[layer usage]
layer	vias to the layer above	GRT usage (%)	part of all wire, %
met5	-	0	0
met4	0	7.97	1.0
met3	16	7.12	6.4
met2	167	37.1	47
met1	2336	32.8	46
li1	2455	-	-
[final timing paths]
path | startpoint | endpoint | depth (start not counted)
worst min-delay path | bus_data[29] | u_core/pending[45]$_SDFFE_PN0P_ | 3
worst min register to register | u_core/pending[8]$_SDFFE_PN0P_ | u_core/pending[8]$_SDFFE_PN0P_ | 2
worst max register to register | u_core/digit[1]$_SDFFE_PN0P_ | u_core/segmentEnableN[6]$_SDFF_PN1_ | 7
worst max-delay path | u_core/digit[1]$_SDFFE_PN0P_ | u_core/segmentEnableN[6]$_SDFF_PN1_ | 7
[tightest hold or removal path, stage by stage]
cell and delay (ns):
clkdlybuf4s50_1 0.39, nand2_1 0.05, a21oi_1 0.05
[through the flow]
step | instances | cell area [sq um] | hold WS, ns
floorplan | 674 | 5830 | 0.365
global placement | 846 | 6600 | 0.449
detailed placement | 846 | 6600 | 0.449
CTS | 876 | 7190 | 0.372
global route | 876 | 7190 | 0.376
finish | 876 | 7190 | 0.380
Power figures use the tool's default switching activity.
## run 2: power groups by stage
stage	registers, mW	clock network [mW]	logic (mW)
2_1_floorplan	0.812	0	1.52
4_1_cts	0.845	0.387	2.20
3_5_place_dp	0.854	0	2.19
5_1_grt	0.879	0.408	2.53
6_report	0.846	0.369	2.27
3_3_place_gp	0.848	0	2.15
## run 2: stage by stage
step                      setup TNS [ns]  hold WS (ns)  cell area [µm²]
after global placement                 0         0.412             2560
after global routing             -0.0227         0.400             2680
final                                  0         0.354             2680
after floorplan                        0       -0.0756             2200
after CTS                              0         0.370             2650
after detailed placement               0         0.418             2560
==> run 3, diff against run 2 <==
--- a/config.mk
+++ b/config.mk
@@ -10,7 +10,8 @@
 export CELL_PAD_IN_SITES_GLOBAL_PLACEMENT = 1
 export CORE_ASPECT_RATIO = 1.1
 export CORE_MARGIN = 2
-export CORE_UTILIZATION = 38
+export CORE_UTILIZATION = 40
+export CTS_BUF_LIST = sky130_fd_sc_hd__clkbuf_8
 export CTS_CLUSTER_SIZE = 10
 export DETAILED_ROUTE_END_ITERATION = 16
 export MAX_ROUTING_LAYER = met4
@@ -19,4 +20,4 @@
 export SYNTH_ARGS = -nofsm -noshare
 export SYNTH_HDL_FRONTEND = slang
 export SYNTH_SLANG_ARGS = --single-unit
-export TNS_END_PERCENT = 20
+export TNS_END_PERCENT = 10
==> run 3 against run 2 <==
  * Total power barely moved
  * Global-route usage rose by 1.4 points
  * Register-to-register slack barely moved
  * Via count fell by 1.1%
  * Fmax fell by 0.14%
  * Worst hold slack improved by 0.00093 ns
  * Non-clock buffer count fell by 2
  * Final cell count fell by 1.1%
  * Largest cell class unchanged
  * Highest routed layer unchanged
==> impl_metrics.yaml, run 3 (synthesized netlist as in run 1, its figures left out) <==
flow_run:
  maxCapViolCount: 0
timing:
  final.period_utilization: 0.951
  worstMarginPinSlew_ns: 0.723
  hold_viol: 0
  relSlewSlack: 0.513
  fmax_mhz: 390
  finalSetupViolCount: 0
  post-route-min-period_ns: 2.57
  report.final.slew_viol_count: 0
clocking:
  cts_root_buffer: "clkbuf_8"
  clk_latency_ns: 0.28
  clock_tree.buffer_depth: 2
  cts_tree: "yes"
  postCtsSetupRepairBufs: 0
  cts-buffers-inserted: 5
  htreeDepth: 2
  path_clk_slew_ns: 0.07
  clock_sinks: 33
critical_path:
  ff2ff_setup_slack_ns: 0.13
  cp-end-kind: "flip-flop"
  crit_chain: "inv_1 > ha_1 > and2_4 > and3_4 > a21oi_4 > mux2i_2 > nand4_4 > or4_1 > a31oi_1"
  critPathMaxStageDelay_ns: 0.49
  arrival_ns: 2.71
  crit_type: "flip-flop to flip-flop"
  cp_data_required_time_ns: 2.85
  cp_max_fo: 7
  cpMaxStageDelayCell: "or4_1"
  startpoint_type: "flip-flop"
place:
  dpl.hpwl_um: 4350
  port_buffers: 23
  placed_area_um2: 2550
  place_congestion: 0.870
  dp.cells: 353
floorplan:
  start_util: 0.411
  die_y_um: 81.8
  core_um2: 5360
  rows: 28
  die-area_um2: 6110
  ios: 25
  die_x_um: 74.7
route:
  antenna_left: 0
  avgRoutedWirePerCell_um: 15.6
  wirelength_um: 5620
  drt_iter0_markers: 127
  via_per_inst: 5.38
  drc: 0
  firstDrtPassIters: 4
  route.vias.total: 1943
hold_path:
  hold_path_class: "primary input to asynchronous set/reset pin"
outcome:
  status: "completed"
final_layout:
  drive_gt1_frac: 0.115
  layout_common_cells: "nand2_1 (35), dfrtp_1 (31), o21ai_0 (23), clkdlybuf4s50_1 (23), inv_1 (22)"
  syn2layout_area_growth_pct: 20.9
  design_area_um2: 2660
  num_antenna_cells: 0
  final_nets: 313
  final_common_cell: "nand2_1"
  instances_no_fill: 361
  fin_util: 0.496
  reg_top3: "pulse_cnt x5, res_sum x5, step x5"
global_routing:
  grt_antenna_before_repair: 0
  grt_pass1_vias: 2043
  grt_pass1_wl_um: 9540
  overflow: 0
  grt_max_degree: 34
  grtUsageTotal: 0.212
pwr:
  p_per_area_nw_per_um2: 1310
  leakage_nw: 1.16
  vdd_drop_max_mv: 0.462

□ □ □ □ □

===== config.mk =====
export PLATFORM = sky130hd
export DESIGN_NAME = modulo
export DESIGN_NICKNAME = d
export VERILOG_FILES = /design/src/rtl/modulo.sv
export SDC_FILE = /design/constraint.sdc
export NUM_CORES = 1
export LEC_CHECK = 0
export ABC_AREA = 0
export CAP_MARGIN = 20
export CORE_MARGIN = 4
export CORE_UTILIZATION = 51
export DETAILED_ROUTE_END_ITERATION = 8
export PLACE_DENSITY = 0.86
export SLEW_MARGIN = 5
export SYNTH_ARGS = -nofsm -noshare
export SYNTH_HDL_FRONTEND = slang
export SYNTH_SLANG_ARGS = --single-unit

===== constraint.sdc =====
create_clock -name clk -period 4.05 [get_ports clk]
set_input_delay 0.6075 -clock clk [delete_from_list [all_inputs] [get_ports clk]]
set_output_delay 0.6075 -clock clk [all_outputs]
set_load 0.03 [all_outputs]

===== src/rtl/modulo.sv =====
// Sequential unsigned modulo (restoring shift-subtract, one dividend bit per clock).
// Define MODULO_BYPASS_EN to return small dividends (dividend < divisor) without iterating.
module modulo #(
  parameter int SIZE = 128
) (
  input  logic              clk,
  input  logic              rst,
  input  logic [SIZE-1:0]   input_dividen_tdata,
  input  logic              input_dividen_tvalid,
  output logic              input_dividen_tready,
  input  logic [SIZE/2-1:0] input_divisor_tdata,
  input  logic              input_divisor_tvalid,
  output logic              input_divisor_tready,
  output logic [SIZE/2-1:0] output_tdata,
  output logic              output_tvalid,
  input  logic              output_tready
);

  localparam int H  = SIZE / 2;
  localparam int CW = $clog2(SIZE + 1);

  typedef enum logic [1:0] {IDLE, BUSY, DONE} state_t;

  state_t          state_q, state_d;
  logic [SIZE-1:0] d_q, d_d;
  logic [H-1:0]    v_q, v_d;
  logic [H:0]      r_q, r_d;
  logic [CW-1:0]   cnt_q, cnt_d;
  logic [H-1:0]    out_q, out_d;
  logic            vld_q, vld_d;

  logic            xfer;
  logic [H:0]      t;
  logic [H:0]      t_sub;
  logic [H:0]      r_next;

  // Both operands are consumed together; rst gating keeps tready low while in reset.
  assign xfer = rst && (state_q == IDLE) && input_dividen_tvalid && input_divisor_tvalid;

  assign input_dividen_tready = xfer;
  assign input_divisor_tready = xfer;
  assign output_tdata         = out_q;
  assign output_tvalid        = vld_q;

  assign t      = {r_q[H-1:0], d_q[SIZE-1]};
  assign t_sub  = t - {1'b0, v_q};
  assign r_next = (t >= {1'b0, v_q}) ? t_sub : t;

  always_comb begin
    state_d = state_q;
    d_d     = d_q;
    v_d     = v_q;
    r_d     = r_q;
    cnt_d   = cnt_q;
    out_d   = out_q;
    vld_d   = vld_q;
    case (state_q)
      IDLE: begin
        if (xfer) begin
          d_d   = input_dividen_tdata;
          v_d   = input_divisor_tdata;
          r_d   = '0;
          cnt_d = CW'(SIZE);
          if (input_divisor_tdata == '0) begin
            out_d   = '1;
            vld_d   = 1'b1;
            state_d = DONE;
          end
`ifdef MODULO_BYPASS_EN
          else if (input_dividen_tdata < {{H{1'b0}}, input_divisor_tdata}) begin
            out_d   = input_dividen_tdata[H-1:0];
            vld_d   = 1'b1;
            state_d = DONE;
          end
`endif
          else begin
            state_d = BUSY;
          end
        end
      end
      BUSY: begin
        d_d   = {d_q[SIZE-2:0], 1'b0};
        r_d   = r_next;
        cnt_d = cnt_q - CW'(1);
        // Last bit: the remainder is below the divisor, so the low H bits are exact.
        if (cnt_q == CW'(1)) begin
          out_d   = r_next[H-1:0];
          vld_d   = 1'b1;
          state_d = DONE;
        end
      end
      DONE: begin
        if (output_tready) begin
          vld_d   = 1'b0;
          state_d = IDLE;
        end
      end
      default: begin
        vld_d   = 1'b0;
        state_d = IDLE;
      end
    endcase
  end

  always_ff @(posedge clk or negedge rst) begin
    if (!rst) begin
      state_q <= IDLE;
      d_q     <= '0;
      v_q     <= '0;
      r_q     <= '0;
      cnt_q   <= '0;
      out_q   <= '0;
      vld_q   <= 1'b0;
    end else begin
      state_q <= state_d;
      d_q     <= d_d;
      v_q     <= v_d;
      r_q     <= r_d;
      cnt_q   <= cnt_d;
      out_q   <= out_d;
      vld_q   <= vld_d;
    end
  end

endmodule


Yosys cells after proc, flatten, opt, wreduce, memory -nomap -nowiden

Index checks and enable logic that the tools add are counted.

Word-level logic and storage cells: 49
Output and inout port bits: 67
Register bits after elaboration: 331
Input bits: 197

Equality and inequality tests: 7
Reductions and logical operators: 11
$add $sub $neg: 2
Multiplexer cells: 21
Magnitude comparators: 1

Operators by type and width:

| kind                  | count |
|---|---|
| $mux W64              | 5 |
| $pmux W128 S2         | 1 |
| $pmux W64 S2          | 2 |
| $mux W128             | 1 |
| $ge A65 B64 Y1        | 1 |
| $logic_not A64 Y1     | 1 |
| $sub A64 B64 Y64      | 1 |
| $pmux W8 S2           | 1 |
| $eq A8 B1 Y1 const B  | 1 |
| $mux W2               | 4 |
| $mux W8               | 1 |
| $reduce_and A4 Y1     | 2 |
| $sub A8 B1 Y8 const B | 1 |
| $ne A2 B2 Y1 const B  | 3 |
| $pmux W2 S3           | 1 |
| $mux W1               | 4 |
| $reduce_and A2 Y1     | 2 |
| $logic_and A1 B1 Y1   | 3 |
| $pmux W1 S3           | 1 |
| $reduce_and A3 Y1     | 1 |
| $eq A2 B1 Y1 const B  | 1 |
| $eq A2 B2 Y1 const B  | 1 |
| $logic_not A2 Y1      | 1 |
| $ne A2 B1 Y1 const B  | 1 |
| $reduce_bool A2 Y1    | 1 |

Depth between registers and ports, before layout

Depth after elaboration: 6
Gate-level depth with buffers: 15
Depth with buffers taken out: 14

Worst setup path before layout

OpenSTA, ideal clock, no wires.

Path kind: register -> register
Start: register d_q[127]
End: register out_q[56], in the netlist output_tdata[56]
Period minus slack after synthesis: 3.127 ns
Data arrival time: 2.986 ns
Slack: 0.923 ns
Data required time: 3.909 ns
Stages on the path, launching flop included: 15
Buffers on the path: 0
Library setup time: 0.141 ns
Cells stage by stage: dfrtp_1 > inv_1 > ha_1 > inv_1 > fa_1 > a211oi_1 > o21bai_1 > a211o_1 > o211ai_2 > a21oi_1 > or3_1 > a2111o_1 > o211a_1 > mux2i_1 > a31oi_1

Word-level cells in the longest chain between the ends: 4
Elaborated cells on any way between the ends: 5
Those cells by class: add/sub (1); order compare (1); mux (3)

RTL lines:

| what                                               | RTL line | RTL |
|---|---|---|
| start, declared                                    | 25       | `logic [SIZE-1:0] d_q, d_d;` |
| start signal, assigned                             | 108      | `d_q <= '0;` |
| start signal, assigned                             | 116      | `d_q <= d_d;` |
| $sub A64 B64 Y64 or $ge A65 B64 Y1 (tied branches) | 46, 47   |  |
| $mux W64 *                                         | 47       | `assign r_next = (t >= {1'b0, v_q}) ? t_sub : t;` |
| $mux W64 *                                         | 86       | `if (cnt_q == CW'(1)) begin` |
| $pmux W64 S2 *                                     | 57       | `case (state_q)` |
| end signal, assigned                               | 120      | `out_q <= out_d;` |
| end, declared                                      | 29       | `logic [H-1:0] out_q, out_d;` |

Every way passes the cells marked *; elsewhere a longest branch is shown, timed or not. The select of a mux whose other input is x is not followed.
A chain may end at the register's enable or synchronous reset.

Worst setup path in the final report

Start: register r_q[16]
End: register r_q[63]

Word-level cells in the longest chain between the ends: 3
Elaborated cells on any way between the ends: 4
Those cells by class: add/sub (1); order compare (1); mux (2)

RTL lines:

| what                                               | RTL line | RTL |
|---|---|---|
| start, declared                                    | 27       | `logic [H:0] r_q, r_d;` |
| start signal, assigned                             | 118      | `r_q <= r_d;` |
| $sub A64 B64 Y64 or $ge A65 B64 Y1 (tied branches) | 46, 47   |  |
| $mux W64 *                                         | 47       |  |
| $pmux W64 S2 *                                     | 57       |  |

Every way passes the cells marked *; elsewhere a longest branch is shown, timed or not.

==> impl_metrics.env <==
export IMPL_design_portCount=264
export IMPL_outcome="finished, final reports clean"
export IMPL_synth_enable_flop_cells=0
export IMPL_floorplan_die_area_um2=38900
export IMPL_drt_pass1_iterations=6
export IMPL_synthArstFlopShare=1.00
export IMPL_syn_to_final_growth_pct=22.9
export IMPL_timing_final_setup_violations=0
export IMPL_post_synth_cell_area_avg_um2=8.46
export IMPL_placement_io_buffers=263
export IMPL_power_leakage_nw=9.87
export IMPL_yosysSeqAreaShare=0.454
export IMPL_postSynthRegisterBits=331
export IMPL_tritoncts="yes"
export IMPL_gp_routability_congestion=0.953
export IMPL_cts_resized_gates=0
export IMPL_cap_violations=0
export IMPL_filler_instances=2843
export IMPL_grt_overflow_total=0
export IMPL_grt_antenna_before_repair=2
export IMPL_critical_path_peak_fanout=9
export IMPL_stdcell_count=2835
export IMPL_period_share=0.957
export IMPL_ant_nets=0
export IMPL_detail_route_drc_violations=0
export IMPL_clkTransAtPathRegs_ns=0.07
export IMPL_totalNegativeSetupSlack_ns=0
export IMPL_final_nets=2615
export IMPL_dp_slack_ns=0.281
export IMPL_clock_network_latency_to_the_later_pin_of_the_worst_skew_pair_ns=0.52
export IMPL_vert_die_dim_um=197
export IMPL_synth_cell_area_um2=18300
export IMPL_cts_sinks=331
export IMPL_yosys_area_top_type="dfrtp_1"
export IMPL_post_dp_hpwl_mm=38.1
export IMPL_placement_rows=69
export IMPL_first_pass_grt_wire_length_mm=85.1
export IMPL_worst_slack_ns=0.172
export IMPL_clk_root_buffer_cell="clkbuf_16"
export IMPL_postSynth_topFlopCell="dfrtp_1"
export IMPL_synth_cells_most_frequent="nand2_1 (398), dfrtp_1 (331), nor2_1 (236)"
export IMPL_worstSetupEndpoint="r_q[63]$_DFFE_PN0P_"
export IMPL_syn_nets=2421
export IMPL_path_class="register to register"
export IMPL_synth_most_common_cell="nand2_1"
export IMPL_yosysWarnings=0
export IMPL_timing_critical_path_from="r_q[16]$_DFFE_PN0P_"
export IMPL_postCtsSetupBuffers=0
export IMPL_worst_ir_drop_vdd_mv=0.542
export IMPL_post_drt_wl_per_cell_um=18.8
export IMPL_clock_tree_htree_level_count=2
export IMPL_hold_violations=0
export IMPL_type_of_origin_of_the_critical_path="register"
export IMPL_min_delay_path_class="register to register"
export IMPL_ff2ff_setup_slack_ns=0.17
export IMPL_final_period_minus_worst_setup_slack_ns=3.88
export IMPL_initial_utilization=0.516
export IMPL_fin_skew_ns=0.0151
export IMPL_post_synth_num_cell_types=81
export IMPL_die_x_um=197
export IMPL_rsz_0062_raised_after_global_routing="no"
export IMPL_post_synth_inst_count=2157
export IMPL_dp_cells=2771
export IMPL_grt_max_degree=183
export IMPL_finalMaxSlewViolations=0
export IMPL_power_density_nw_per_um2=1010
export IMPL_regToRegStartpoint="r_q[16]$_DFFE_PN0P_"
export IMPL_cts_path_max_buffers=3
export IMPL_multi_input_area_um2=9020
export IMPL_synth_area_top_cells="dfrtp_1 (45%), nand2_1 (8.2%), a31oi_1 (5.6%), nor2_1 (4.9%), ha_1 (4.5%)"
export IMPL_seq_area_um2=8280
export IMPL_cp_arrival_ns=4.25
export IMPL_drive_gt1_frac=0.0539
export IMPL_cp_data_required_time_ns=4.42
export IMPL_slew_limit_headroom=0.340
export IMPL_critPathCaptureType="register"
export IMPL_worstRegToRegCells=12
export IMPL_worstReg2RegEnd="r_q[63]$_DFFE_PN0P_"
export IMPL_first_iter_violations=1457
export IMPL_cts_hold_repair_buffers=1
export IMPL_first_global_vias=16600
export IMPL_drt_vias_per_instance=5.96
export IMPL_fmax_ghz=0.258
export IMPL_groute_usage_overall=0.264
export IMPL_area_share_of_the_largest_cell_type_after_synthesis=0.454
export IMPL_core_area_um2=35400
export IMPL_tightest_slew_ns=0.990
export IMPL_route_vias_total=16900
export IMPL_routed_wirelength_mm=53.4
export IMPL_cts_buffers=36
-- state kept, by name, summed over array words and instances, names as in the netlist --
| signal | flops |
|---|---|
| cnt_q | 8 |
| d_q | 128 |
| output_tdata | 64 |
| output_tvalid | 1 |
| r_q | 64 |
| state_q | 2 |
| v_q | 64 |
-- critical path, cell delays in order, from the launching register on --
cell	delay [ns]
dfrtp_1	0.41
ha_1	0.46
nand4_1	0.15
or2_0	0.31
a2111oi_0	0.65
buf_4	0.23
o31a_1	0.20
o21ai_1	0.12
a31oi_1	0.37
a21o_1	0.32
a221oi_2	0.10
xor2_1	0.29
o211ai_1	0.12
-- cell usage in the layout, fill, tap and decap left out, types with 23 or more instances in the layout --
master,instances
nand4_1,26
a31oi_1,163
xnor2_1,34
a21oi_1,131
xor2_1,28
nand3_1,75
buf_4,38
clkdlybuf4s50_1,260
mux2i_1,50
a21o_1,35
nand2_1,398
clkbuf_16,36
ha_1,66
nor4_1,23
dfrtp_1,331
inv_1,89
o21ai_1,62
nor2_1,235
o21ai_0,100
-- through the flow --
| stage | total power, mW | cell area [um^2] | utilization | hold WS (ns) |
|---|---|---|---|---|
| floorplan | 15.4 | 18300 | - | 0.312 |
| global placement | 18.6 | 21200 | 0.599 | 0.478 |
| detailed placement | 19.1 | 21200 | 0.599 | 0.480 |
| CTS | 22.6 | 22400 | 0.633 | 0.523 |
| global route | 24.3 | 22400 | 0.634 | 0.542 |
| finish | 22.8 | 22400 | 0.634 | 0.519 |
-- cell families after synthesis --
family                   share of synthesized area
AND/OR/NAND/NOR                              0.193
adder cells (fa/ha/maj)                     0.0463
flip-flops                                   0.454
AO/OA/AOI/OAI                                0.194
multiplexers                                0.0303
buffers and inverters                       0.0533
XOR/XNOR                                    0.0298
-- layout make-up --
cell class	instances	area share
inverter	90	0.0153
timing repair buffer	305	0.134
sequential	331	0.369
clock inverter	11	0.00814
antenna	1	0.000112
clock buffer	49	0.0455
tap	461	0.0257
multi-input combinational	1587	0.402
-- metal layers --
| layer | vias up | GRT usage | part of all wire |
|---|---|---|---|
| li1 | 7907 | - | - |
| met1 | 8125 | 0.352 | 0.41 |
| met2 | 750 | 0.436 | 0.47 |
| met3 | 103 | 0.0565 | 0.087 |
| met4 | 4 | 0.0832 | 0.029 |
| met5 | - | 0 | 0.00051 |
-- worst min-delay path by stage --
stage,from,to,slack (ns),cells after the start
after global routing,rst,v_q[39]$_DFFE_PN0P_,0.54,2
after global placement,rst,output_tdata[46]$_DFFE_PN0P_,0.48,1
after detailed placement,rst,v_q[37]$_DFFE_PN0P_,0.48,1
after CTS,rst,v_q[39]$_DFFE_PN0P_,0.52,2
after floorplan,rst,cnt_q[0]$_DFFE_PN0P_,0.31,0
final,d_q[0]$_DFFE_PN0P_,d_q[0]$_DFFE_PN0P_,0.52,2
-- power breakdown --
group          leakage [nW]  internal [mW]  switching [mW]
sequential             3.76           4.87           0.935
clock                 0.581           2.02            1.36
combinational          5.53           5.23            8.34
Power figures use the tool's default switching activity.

□ □ □ □ □

Task requirements
From the line that has "maxCapViolCount: 0" through the line that has "core_um2: 5360", copy every line exactly as it appears above, and leave out all others.

Exercise result
  maxCapViolCount: 0
timing:
  final.period_utilization: 0.951
  worstMarginPinSlew_ns: 0.723
  hold_viol: 0
  relSlewSlack: 0.513
  fmax_mhz: 390
  finalSetupViolCount: 0
  post-route-min-period_ns: 2.57
  report.final.slew_viol_count: 0
clocking:
  cts_root_buffer: "clkbuf_8"
  clk_latency_ns: 0.28
  clock_tree.buffer_depth: 2
  cts_tree: "yes"
  postCtsSetupRepairBufs: 0
  cts-buffers-inserted: 5
  htreeDepth: 2
  path_clk_slew_ns: 0.07
  clock_sinks: 33
critical_path:
  ff2ff_setup_slack_ns: 0.13
  cp-end-kind: "flip-flop"
  crit_chain: "inv_1 > ha_1 > and2_4 > and3_4 > a21oi_4 > mux2i_2 > nand4_4 > or4_1 > a31oi_1"
  critPathMaxStageDelay_ns: 0.49
  arrival_ns: 2.71
  crit_type: "flip-flop to flip-flop"
  cp_data_required_time_ns: 2.85
  cp_max_fo: 7
  cpMaxStageDelayCell: "or4_1"
  startpoint_type: "flip-flop"
place:
  dpl.hpwl_um: 4350
  port_buffers: 23
  placed_area_um2: 2550
  place_congestion: 0.870
  dp.cells: 353
floorplan:
  start_util: 0.411
  die_y_um: 81.8
  core_um2: 5360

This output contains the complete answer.